また、「組織アセスメント」によって各部署の特性や活躍している人材を分析しておけば、新規採用者が能力を発揮しやすい部署を選定することも容易になります。
個人の適正を考えた人材配置
人材の配置を検討する際に、客観的な基準がなく主観的な評価のみで行ってしまうと、先入観や対象者に対する感情が影響し、正しく判断できない可能性があります。特に管理職の選出は、現在の仕事ぶりを観察するだけではリーダーシップを取れるか、マネジメント能力があるかを判断することが難しい場合もあります。上手くいかなかった場合には社員の不満に繋がり、結果的にその部署の生産性が落ちることにもなりかねません。
「人材アセスメント」で客観的に個人の能力や特性を把握し、「組織アセスメント」によって最適な部署に配置することで、一人一人の社員が活躍できる人材配置が可能になります。
効率の良い人材育成
「人材アセスメント」によって客観的に個人の能力や特性を把握することで、それぞれの強み・弱みを把握し、人材育成に生かすことができます。「組織アセスメント」も活用すれば、現在の部署で活躍できていない人材も、能力や特性が合う部署に異動することで活躍できるようになる可能性もあります。

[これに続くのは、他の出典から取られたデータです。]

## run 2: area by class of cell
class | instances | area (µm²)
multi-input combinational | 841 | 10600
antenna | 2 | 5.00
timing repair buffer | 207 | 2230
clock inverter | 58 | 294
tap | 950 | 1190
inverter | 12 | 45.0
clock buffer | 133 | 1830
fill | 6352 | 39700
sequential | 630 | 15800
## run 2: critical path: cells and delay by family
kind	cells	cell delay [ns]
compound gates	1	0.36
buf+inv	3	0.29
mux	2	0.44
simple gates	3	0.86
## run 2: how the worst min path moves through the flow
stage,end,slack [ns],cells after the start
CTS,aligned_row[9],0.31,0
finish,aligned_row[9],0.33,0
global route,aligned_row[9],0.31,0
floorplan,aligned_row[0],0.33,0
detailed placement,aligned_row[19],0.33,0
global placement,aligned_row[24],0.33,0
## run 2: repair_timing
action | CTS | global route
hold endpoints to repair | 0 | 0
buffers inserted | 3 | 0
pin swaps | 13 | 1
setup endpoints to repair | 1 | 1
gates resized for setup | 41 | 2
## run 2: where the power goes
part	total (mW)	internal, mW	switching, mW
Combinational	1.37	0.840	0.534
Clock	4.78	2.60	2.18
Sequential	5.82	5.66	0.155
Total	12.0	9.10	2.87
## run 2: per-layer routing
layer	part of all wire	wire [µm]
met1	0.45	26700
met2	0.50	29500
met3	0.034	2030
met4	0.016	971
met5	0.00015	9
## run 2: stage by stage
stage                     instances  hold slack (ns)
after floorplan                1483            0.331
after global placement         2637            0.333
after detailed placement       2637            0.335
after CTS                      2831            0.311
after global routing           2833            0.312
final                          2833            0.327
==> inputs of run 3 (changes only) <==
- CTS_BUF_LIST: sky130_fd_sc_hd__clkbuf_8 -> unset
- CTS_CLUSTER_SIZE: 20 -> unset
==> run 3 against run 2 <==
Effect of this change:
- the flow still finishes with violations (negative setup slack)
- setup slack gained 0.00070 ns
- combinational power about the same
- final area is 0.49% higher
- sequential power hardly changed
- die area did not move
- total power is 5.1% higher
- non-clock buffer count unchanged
===== src/rtl/scan_test_ctrl_if.sv =====
// Host and chain-pin bundle for scan_test_ctrl.
// master: the test host and chain side. slave: the controller.
interface scan_test_ctrl_if #(
    parameter int unsigned CHAIN_LEN = 16
) ();

    // Host request
    logic                 start;
    logic [1:0]           capture_mode;
    logic [CHAIN_LEN-1:0] pattern_in;
    logic [CHAIN_LEN-1:0] expect_in;

    // Chain pins
    logic                 scan_data_out;
    logic                 scan_enable;
    logic                 scan_data_in;
    logic                 send_cap_en;
    logic                 recv_cap_en;

    // Status and result
    logic                 busy;
    logic                 done;
    logic                 pass;
    logic [CHAIN_LEN-1:0] result;

    modport master (
        output start, capture_mode, pattern_in, expect_in, scan_data_out,
        input  scan_enable, scan_data_in, send_cap_en, recv_cap_en,
        input  busy, done, pass, result
    );

    modport slave (
        input  start, capture_mode, pattern_in, expect_in, scan_data_out,
        output scan_enable, scan_data_in, send_cap_en, recv_cap_en,
        output busy, done, pass, result
    );

endinterface


===== src/rtl/scan_test_ctrl.sv =====
// Scan test sequencer for the 16-flop send/recv chain: load shift,
// launch/capture window, unload shift, then compare against expect.
// Optional build macro SCAN_OVERLAP_EN: a start sampled in the last unload
// cycle chains the next test, with unload shifting in the live pattern_in
// bits so the unload doubles as the next load and the DONE cycle is skipped.
module scan_test_ctrl #(
    parameter int unsigned CHAIN_LEN = 16,
    parameter int unsigned CNT_W     = 5
) (
    input  logic            CK,
    input  logic            RST,
    scan_test_ctrl_if.slave bus
);

    localparam int unsigned      IDX_W     = (CHAIN_LEN > 1) ? $clog2(CHAIN_LEN) : 1;
    localparam logic [CNT_W-1:0] LAST      = CNT_W'(CHAIN_LEN - 1);
    localparam logic [1:0]       MODE_SEND = 2'b01;
    localparam logic [1:0]       MODE_RECV = 2'b10;
    localparam logic [1:0]       MODE_BOTH = 2'b11;

`ifdef SCAN_OVERLAP_EN
    localparam bit OVERLAP = 1'b1;
`else
    localparam bit OVERLAP = 1'b0;
`endif

    typedef enum logic [2:0] {
        IDLE,
        LOAD,
        CAPTURE,
        UNLOAD,
        DONE
    } state_t;

    state_t               state_q, state_d;
    logic [CNT_W-1:0]     cnt_q, cnt_d;
    logic [CHAIN_LEN-1:0] pattern_q, pattern_d;
    logic [CHAIN_LEN-1:0] expect_q, expect_d;
    logic [1:0]           mode_q, mode_d;
    logic [CHAIN_LEN-1:0] shift_q, shift_d;
    logic [CHAIN_LEN-1:0] result_q, result_d;
    logic                 pass_q, pass_d;
    logic                 scan_enable_q, scan_enable_d;
    logic                 sdi_q, sdi_d;
    logic                 send_q, send_d;
    logic                 recv_q, recv_d;
    logic                 busy_q, busy_d;
    logic                 done_q, done_d;

    logic [IDX_W-1:0]     idx_c;
    logic [IDX_W-1:0]     idx_nxt_c;
    logic [CHAIN_LEN-1:0] final_resp_c;

    // First capture cycle enables: {send, recv}; mode 11 launches in send first.
    function automatic logic [1:0] cap_first(input logic [1:0] m);
        return {(m == MODE_SEND) || (m == MODE_BOTH), (m == MODE_RECV)};
    endfunction

    // Bit position of the current and next shift cycle.
    assign idx_c        = cnt_q[IDX_W-1:0];
    assign idx_nxt_c    = IDX_W'(cnt_q + CNT_W'(1));
    // Full response as it will stand once the last unload bit is captured.
    assign final_resp_c = {bus.scan_data_out, shift_q[CHAIN_LEN-2:0]};

    // State register and registered outputs.
    always_ff @(posedge CK) begin
        if (RST) begin
            state_q       <= IDLE;
            cnt_q         <= '0;
            pattern_q     <= '0;
            expect_q      <= '0;
            mode_q        <= '0;
            shift_q       <= '0;
            result_q      <= '0;
            pass_q        <= 1'b0;
            scan_enable_q <= 1'b0;
            sdi_q         <= 1'b0;
            send_q        <= 1'b0;
            recv_q        <= 1'b0;
            busy_q        <= 1'b0;
            done_q        <= 1'b0;
        end else begin
            state_q       <= state_d;
            cnt_q         <= cnt_d;
            pattern_q     <= pattern_d;
            expect_q      <= expect_d;
            mode_q        <= mode_d;
            shift_q       <= shift_d;
            result_q      <= result_d;
            pass_q        <= pass_d;
            scan_enable_q <= scan_enable_d;
            sdi_q         <= sdi_d;
            send_q        <= send_d;
            recv_q        <= recv_d;
            busy_q        <= busy_d;
            done_q        <= done_d;
        end
    end

    // Next state plus next value of every registered output.
    always_comb begin
        state_d       = state_q;
        cnt_d         = cnt_q;
        pattern_d     = pattern_q;
        expect_d      = expect_q;
        mode_d        = mode_q;
        shift_d       = shift_q;
        result_d      = result_q;
        pass_d        = pass_q;
        scan_enable_d = 1'b0;
        sdi_d         = 1'b0;
        send_d        = 1'b0;
        recv_d        = 1'b0;
        busy_d        = 1'b0;
        done_d        = 1'b0;

        unique case (state_q)
            IDLE: begin
                if (bus.start) begin
                    pattern_d     = bus.pattern_in;
                    expect_d      = bus.expect_in;
                    mode_d        = bus.capture_mode;
                    cnt_d         = '0;
                    state_d       = LOAD;
                    busy_d        = 1'b1;
                    scan_enable_d = 1'b1;
                    sdi_d         = bus.pattern_in[0];
                end
            end

            LOAD: begin
                busy_d = 1'b1;
                if (cnt_q == LAST) begin
                    state_d          = CAPTURE;
                    cnt_d            = '0;
                    {send_d, recv_d} = cap_first(mode_q);
                end else begin
                    cnt_d         = cnt_q + CNT_W'(1);
                    scan_enable_d = 1'b1;
                    sdi_d         = pattern_q[idx_nxt_c];
                end
            end

            CAPTURE: begin
                busy_d = 1'b1;
                if ((mode_q == MODE_BOTH) && (cnt_q == '0)) begin
                    cnt_d  = CNT_W'(1);
                    recv_d = 1'b1;
                end else begin
                    state_d       = UNLOAD;
                    cnt_d         = '0;
                    scan_enable_d = 1'b1;
                    sdi_d         = OVERLAP ? bus.pattern_in[0] : 1'b0;
                end
            end

            UNLOAD: begin
                busy_d         = 1'b1;
                shift_d[idx_c] = bus.scan_data_out;
                if (cnt_q == LAST) begin
                    result_d = final_resp_c;
                    pass_d   = (final_resp_c == expect_q);
                    done_d   = 1'b1;
                    cnt_d    = '0;
                    if (OVERLAP && bus.start) begin
                        // Chained test: the unload just done was also its load.
                        pattern_d        = bus.pattern_in;
                        expect_d         = bus.expect_in;
                        mode_d           = bus.capture_mode;
                        state_d          = CAPTURE;
                        {send_d, recv_d} = cap_first(bus.capture_mode);
                    end else begin
                        state_d = DONE;
                    end
                end else begin
                    cnt_d         = cnt_q + CNT_W'(1);
                    scan_enable_d = 1'b1;
                    sdi_d         = OVERLAP ? bus.pattern_in[idx_nxt_c] : 1'b0;
                end
            end

            DONE: begin
                state_d = IDLE;
            end

            default: begin
                state_d = IDLE;
            end
        endcase
    end

    // Drive the bundle from the output registers.
    assign bus.scan_enable  = scan_enable_q;
    assign bus.scan_data_in = sdi_q;
    assign bus.send_cap_en  = send_q;
    assign bus.recv_cap_en  = recv_q;
    assign bus.busy         = busy_q;
    assign bus.done         = done_q;
    assign bus.pass         = pass_q;
    assign bus.result       = result_q;

endmodule


===== src/flat_wrapper.sv =====
// flat-port wrapper written by rule: the top's interface ports become plain ports
module scan_test_ctrl_flat 
#(
    parameter int unsigned CHAIN_LEN = 16,
    parameter int unsigned CNT_W     = 5
)
  (CK, RST, bus_start, bus_capture_mode, bus_pattern_in, bus_expect_in, bus_scan_data_out, bus_scan_enable, bus_scan_data_in, bus_send_cap_en, bus_recv_cap_en, bus_busy, bus_done, bus_pass, bus_result);
  scan_test_ctrl_if #(.CHAIN_LEN(CHAIN_LEN)) bus_i ();
  input  logic CK;
  input  logic RST;
  input wire logic [$bits(bus_i.start)-1:0] bus_start;
  input wire logic [$bits(bus_i.capture_mode)-1:0] bus_capture_mode;
  input wire logic [$bits(bus_i.pattern_in)-1:0] bus_pattern_in;
  input wire logic [$bits(bus_i.expect_in)-1:0] bus_expect_in;
  input wire logic [$bits(bus_i.scan_data_out)-1:0] bus_scan_data_out;
  output wire logic [$bits(bus_i.scan_enable)-1:0] bus_scan_enable;
  output wire logic [$bits(bus_i.scan_data_in)-1:0] bus_scan_data_in;
  output wire logic [$bits(bus_i.send_cap_en)-1:0] bus_send_cap_en;
  output wire logic [$bits(bus_i.recv_cap_en)-1:0] bus_recv_cap_en;
  output wire logic [$bits(bus_i.busy)-1:0] bus_busy;
  output wire logic [$bits(bus_i.done)-1:0] bus_done;
  output wire logic [$bits(bus_i.pass)-1:0] bus_pass;
  output wire logic [$bits(bus_i.result)-1:0] bus_result;
  assign bus_i.start = bus_start;
  assign bus_i.capture_mode = bus_capture_mode;
  assign bus_i.pattern_in = bus_pattern_in;
  assign bus_i.expect_in = bus_expect_in;
  assign bus_i.scan_data_out = bus_scan_data_out;
  assign bus_scan_enable = bus_i.scan_enable;
  assign bus_scan_data_in = bus_i.scan_data_in;
  assign bus_send_cap_en = bus_i.send_cap_en;
  assign bus_recv_cap_en = bus_i.recv_cap_en;
  assign bus_busy = bus_i.busy;
  assign bus_done = bus_i.done;
  assign bus_pass = bus_i.pass;
  assign bus_result = bus_i.result;
  scan_test_ctrl #(.CHAIN_LEN(CHAIN_LEN), .CNT_W(CNT_W)) u_core (.CK(CK), .RST(RST), .bus(bus_i));
endmodule

===== config.mk =====
export PLATFORM = sky130hd
export DESIGN_NAME = scan_test_ctrl_flat
export DESIGN_NICKNAME = d
export VERILOG_FILES = /design/src/rtl/scan_test_ctrl_if.sv /design/src/rtl/scan_test_ctrl.sv /design/src/flat_wrapper.sv
export SDC_FILE = /design/constraint.sdc
export NUM_CORES = 1
export LEC_CHECK = 0
export ABC_AREA = 1
export CORE_MARGIN = 2
export CORE_UTILIZATION = 40
export DETAILED_ROUTE_END_ITERATION = 12
export PLACE_DENSITY = 0.72
export SETUP_SLACK_MARGIN = 0.5
export SYNTH_ARGS = -nofsm -noshare
export SYNTH_HDL_FRONTEND = slang
export SYNTH_SLANG_ARGS = --single-unit

===== constraint.sdc =====
create_clock -name CK -period 1.6 [get_ports CK]
set_input_delay 0.32 -clock CK [delete_from_list [all_inputs] [get_ports CK]]
set_output_delay 0.32 -clock CK [all_outputs]
set_load 0.05 [all_outputs]

==> After elaboration in Yosys (flattened, before gate mapping) <==
Cells that the tools add are included.
{ "word_totals": {"reg_bits": 81, "latch_bits": 0, "mem_bits_rw": 0, "romBits": 0, "input_bits": 38, "output_inout_bits": 23, "word_cells": 73, "n_memories": 0} }
{ "op_classes": {"addsub": 1, "mul": 0, "n_div": 0, "magnitude_cmp": 3, "n_eq_ne": 12, "n_shift": 0, "muxes": 26, "bitwise": 3, "n_reduce_logical": 14} }
{ "ops": {"columns": ["op", "count"], "rows": [
  ["16-bit bitwise mux", 1],
  ["16-bit equality test", 1],
  ["5-bit one-hot mux with 3 select lines", 1],
  ["3-bit 2-to-1 mux", 4],
  ["3-bit one-hot mux with 4 select lines", 1],
  ["1-bit 2-to-1 mux", 11],
  ["4-bit by 5-bit < comparator with 1-bit output, second input constant", 2],
  ["5-bit 2-to-1 mux", 2],
  ["3-bit by 2-bit equality test with 1-bit output, second input constant", 2],
  ["1-bit one-hot mux with 2 select lines", 3],
  ["2-bit AND reduction", 3],
  ["3-bit OR reduction", 2],
  ["5-bit by 1-bit adder with 5-bit output, second input constant", 1],
  ["5-bit by 4-bit equality test with 1-bit output, second input constant", 1],
  ["5-bit zero test", 1],
  ["1-bit binary-select mux with 4-bit select", 1],
  ["1-bit demux with 4-bit select", 1],
  ["2-bit equality test, second input constant", 2],
  ["4-bit by 1-bit >= comparator with 1-bit output, second input constant", 1],
  ["2-bit by 1-bit inequality test with 1-bit output, second input constant", 2],
  ["2-bit inequality test, second input constant", 2],
  ["4-bit AND reduction", 1],
  ["2-bit OR reduction", 2],
  ["3-bit by 1-bit equality test with 1-bit output, second input constant", 1],
  ["7 further kinds", 10]
]} }

==> Logic depth before layout (Yosys ltp) <==
Gate-level depths: netlist of run 1.
{ "depth": {"word_depth": 5, "ltp_mapped": 11, "ltp_nobuf": 10} }

==> Worst setup path after synthesis of run 1 <==
OpenSTA, ideal clock, no wires.
{ "synth_path": {"kind": "register -> register", "from": "register u_core.cnt_q[0]", "to": "register u_core.sdi_q, in the netlist u_core.bus.scan_data_in", "setup_ns": 0.070, "arrival_time_ns": 1.595, "required_ns": 1.530, "slack_ns": -0.064, "stages_incl_launch_ff": 12, "period_less_slack_ns": 1.664, "cell_sequence": "dfxtp_1 buf_2 inv_1 buf_2 ha_1 inv_1 nand3_1 nand3_1 nand3_1 nand2_1 nand2_1 a21oi_1"} }
{ "synth_between": {"elab_chain_len": 5, "elab_cells_between_ends": 6} }
{ "synth_lines": {"columns": ["item", "line_no", "rtl"], "rows": [
  ["start: declaration", "scan_test_ctrl.sv:36", "logic [CNT_W-1:0] cnt_q, cnt_d;"],
  ["start signal: assignment", "scan_test_ctrl.sv:84", "cnt_q <= cnt_d;"],
  ["5-bit by 1-bit adder with 5-bit output", null, null],
  ["1-bit binary-select mux with 4-bit select", "scan_test_ctrl.sv:140", "sdi_d = pattern_q[idx_nxt_c];"],
  ["1-bit 2-to-1 mux (not written as such)", "scan_test_ctrl.sv:140", null],
  ["1-bit 2-to-1 mux *", "scan_test_ctrl.sv:133", "if (cnt_q == LAST) begin"],
  ["1-bit one-hot mux with 2 select lines *", "scan_test_ctrl.sv:117", "unique case (state_q)"],
  ["end signal: assignment", "scan_test_ctrl.sv:92", "sdi_q <= sdi_d;"],
  ["end: declaration", "scan_test_ctrl.sv:44", "logic sdi_q, sdi_d;"]
]} }
Every way passes the cells marked *; elsewhere a longest branch is shown, timed or not. The select of a mux whose other input is x is not followed.
A chain may end at the register's enable or synchronous reset.

==> Worst setup path in the final report of run 1 <==
Same ends and word-level chain as after synthesis.

==> results.sh, run 1 <==
export IMPL_dieArea_um2=9360
export IMPL_post_route_period_util=0.947
export IMPL_grt_first_pass_wirelength_um=17100
export IMPL_p_seq_frac=0.309
export IMPL_rsz0062_at_grt="true"
export IMPL_worstHoldPathType="reg2reg"
export IMPL_first_pass_iters=5
export IMPL_portBuffers=60
export IMPL_ios=61
export IMPL_synth_flop_cell="dfxtp_1"
export IMPL_drc=0
export IMPL_cts_buffers=9
export IMPL_fill_cells=501
export IMPL_async_flop_share=0
export IMPL_first_global_vias=3666
export IMPL_synth_avg_cell_area_um2=7.44
export IMPL_synth_area_leaders="dfxtp_1, nand2_1, a21oi_1"
export IMPL_crit_path_end_kind="flop"
export IMPL_netlist_area_leader_share=0.466
export IMPL_wirelength_um=11900
export IMPL_regArea_um2=1650
export IMPL_grt_max_degree=37
export IMPL_worstSkewPairLatency_ns=0.37
export IMPL_avgViaCountPerCell=5.44
export IMPL_final_cell_mix="nand2_1, dfxtp_1, inv_1"
export IMPL_peakVddDrop_mv=1.05
export IMPL_multi_input_area_um2=2210
export IMPL_synthDistinctLibCells=32
export IMPL_drv_slew=0
export IMPL_num_rows=33
export IMPL_final_common_cell="nand2_1"
export IMPL_maxCapViolations=0
export IMPL_drive_gt1_frac=0.492
export IMPL_setup_viol=0
export IMPL_final_util=0.733
export IMPL_hold_viol=0
export IMPL_fin_ws_ns=0.0853
export IMPL_synth_seq_cells=80
export IMPL_nNetsFinal=622
export IMPL_drtIter0Drc=253
export IMPL_synth_top_cell_by_area="dfxtp_1"
export IMPL_p_sw_frac=0.385
export IMPL_synth_edf_count=0
export IMPL_wl_per_cell_um=17.2
export IMPL_clk_pin_slew_ns=0.08
export IMPL_n_antenna_cell=0
export IMPL_htreeDepth=3
export IMPL_grt_ovfl_total=0
export IMPL_power_switching_mw=3.14
export IMPL_ant_nets=0
export IMPL_core_area_um2=8260
export IMPL_cp_max_fo=6
export IMPL_area_growth_pct=75.9
export IMPL_max_slew_margin=0.789
export IMPL_start_kind="flop"
export IMPL_root_buffer="clkbuf_8"
export IMPL_cts_path_max_buffers=2
export IMPL_crit_required_ns=1.89
export IMPL_power_density_nw_per_um2=1350
export IMPL_die_h_um=96.7
export IMPL_p_leak_nw=2.49
export IMPL_clock_skew_ns=0.0163
export IMPL_ys_seq_area_frac=0.466
export IMPL_gp_congestion=0.923
export IMPL_routed_via_count=3751
export IMPL_start_util=0.417
export IMPL_hpwl_um=5860
export IMPL_antenna_found_initial=0
export IMPL_cts_tree="done"
export IMPL_yosysWarnings=0
export IMPL_syn_inst=462
export IMPL_cts_sinks=80
export IMPL_worst_pin_slew_ns=0.314
export IMPL_period_minus_slack_ns=1.51
export IMPL_grt_util_all_layers=0.226
export IMPL_netlist_area_um2=3440
export IMPL_power_frac_clock=0.202
export IMPL_arrival_ns=1.81
export IMPL_p_int_mw=5.01
export IMPL_pre_cts_ws_ns=-0.0410
export IMPL_outcome="finished, final reports clean"
export IMPL_fmax_ghz=0.660
export IMPL_combPwrFrac=0.489
export IMPL_cts_hold_buf=0
export IMPL_mappedNetlistNets=504
export IMPL_die_width_um=96.7
export IMPL_critPathKind="reg2reg"
## logic make-up after synthesis
group / Yosys count / synth area share
flops: 80 / 0.466
buf+inv: 83 / 0.0975
simple gates: 166 / 0.212
xor+xnor: 12 / 0.0306
fa+ha+maj: 4 / 0.0146
compound gates: 117 / 0.180
## worst max-delay path, cell delays in order, from the launching register on
cell and delay [ns]:
dfxtp_4 0.38, buf_6 0.12, inv_6 0.04, ha_4 0.26
inv_6 0.10, nand3_2 0.09, nand3_2 0.10, nand3_2 0.07
nand2_2 0.08, nand2_2 0.07, a21oi_2 0.12
## synth_stat cells, types with 4 or more instances
master     n
dfxtp_1   80
nand2_1   76
inv_1     57
a21oi_1   54
o21ai_0   44
nor2_1    40
nand3_1   28
clkbuf_1  12
xnor2_1    9
o21ai_1    7
buf_2      6
nand4_1    6
nor3_1     6
a21oi_2    4
ha_1       4
## through the flow
stage          std cells  total power, mW  TNS, ns  instance area [um2]  hold slack, ns
3_5_place_dp         624             4.51  -0.0798                 4300           0.446
6_report             690             8.15        0                 6050           0.460
3_3_place_gp         624             4.46        0                 4300           0.441
2_1_floorplan        462             3.97        0                 3560           0.429
5_1_grt              690             8.50        0                 6050           0.482
4_1_cts              676             7.29        0                 5540           0.455
## layout make-up
class / count / share of cell area
clock buffers: 10 / 0.0228
flip-flops and latches: 80 / 0.273
repair inverters: 1 / 0.00145
clock inverters: 6 / 0.0137
inverters: 62 / 0.0455
repair buffers: 127 / 0.257
well taps: 105 / 0.0217
multi-input cells: 299 / 0.366
## routing by layer
metal,GRT usage,up-vias,part of all wire
li1,-,1746,-
met1,0.268,1818,0.39
met2,0.378,146,0.51
met3,0.0564,41,0.059
met4,0.113,0,0.034
met5,0,-,0
## power by group through the flow
stage,Clock [mW],Sequential (mW),Combinational (mW)
final,1.65,2.52,3.98
after global placement,0,2.48,1.98
after floorplan,0,2.56,1.41
after detailed placement,0,2.49,2.02
after global routing,1.76,2.54,4.20
after CTS,1.65,2.49,3.15
## path summary, 6_finish.rpt
path,slack [ns],cells past startpoint,start,end
hold / removal,0.46,2,u_core.pattern_q[2],u_core.pattern_q[2]
hold reg to reg,0.46,2,u_core.pattern_q[2],u_core.pattern_q[2]
setup / recovery,0.09,10,u_core.cnt_q[0],u_core.bus.scan_data_in
setup reg to reg,0.09,10,u_core.cnt_q[0],u_core.bus.scan_data_in
## repair_timing
item	in CTS	in global routing
endpoints found under the setup margin	103	103
setup buffers	28	12
resized for setup	191	101
cloned	8	2
pin swaps	33	40
## registers in the layout, indices dropped and copies added, names as in the netlist
| signal | cells |
|---|---|
| u_core.pattern_q | 16 |
| u_core.bus.result | 16 |
| u_core.mode_q | 2 |
| u_core.bus.scan_data_in | 1 |
| u_core.shift_q | 15 |
| u_core.state_q | 3 |
| u_core.bus.done | 1 |
| u_core.expect_q | 16 |
| u_core.bus.busy | 1 |
| u_core.bus.recv_cap_en | 1 |
| u_core.bus.pass | 1 |
| u_core.bus.scan_enable | 1 |
| u_core.cnt_q | 5 |
| u_core.bus.send_cap_en | 1 |
(Power assumes the default switching activity.)
==> run 2, diff against run 1 <==
--- a/config.mk
+++ b/config.mk
@@ -11,6 +11,7 @@
 export DETAILED_ROUTE_END_ITERATION = 12
 export PLACE_DENSITY = 0.72
 export SETUP_SLACK_MARGIN = 0.5
+export SKIP_LAST_GASP = 1
 export SYNTH_ARGS = -nofsm -noshare
 export SYNTH_HDL_FRONTEND = slang
 export SYNTH_SLANG_ARGS = --single-unit
==> results of run 2 <==
Final layout, timing and power as in run 1 (identical DEF).
==> run 3, diff against run 2 <==
--- a/config.mk
+++ b/config.mk
@@ -9,6 +9,7 @@
 export CORE_MARGIN = 2
 export CORE_UTILIZATION = 40
 export DETAILED_ROUTE_END_ITERATION = 12
+export HOLD_SLACK_MARGIN = 0.12
 export PLACE_DENSITY = 0.72
 export SETUP_SLACK_MARGIN = 0.5
 export SKIP_LAST_GASP = 1
==> results of run 3 <==
Final layout, timing and power as in run 1 (identical DEF).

また、将来のリーダー候補を育成するにあたっても「人材アセスメント」は活用できます。候補者の選出をする際に客観的な評価に基づいて行うことでミスマッチを防ぐことができ、育成方針を決める際にも役立てることができるでしょう。
アセスメントの取り組み方法3選
ここまでアセスメントの意味や効果について解説してきました。ここからは実際にアセスメントを行うにあたり、どのような方法があるのかを見ていきましょう。
適性検査
適性検査は、テスト形式で行い多数の質問に答えてもらうことで個人のパーソナリティ(性格)や興味、関心、能力を分析するものです。採用試験において実施する企業も多いため、受験した経験がある方も多いでしょう。
適性検査にはさまざまな種類があり、一般的な能力を調べる検査、性格を調べる検査、職種別に適性を調べる検査、管理者向けの適性検査、中堅社員向けの適性検査など多岐にわたります。目的によって適当なツールを選ぶのが良いでしょう。
360度評価(多面評価)
360度評価(多面評価)は、対象者の上司だけでなく、同僚や部下、他部署で対象者と関わりがある社員、取引先の社員など幅広い人達からヒヤリングを行い、評価に反映させるものです。
部署を問わずさまざまな立場の人から意見が聞けるため、評価に偏りがなく、評価された対象者にとっても納得感の高いものになります。一方で、対象者の悪い部分を言いづらかったり、評価者の主観や好みが入りやすかったりするデメリットもあります。
アセスメント研修
アセスメント研修は、普段の業務と近い状況を数種類シミュレーションし、その中で対象者の言動を観察・評価する方法です。アセッサーという特別な訓練を受けた評価者が、さまざまな状況下で対象者がどのような行動を取るか観察し、決められた評価項目に基づいて評価を行います。
複数人を同じ状況下・同じ評価項目で評価すること、第三者である専門家による評価であることから、客観的で公平な評価を下しやすいと言えます。
アセスメントを活用し、社員が活躍できる土台づくりを
アセスメントはあくまでも客観的な評価を行うことであり、対象者をどう生かすかは人事担当者にかかっています。活用できれば社員の活躍を促しモチベーションを高め、会社全体の生産性を上げることも可能です。
評価した結果から改善点や課題を把握し、対象者本人にもよく説明し納得してもらった上で進めていきましょう。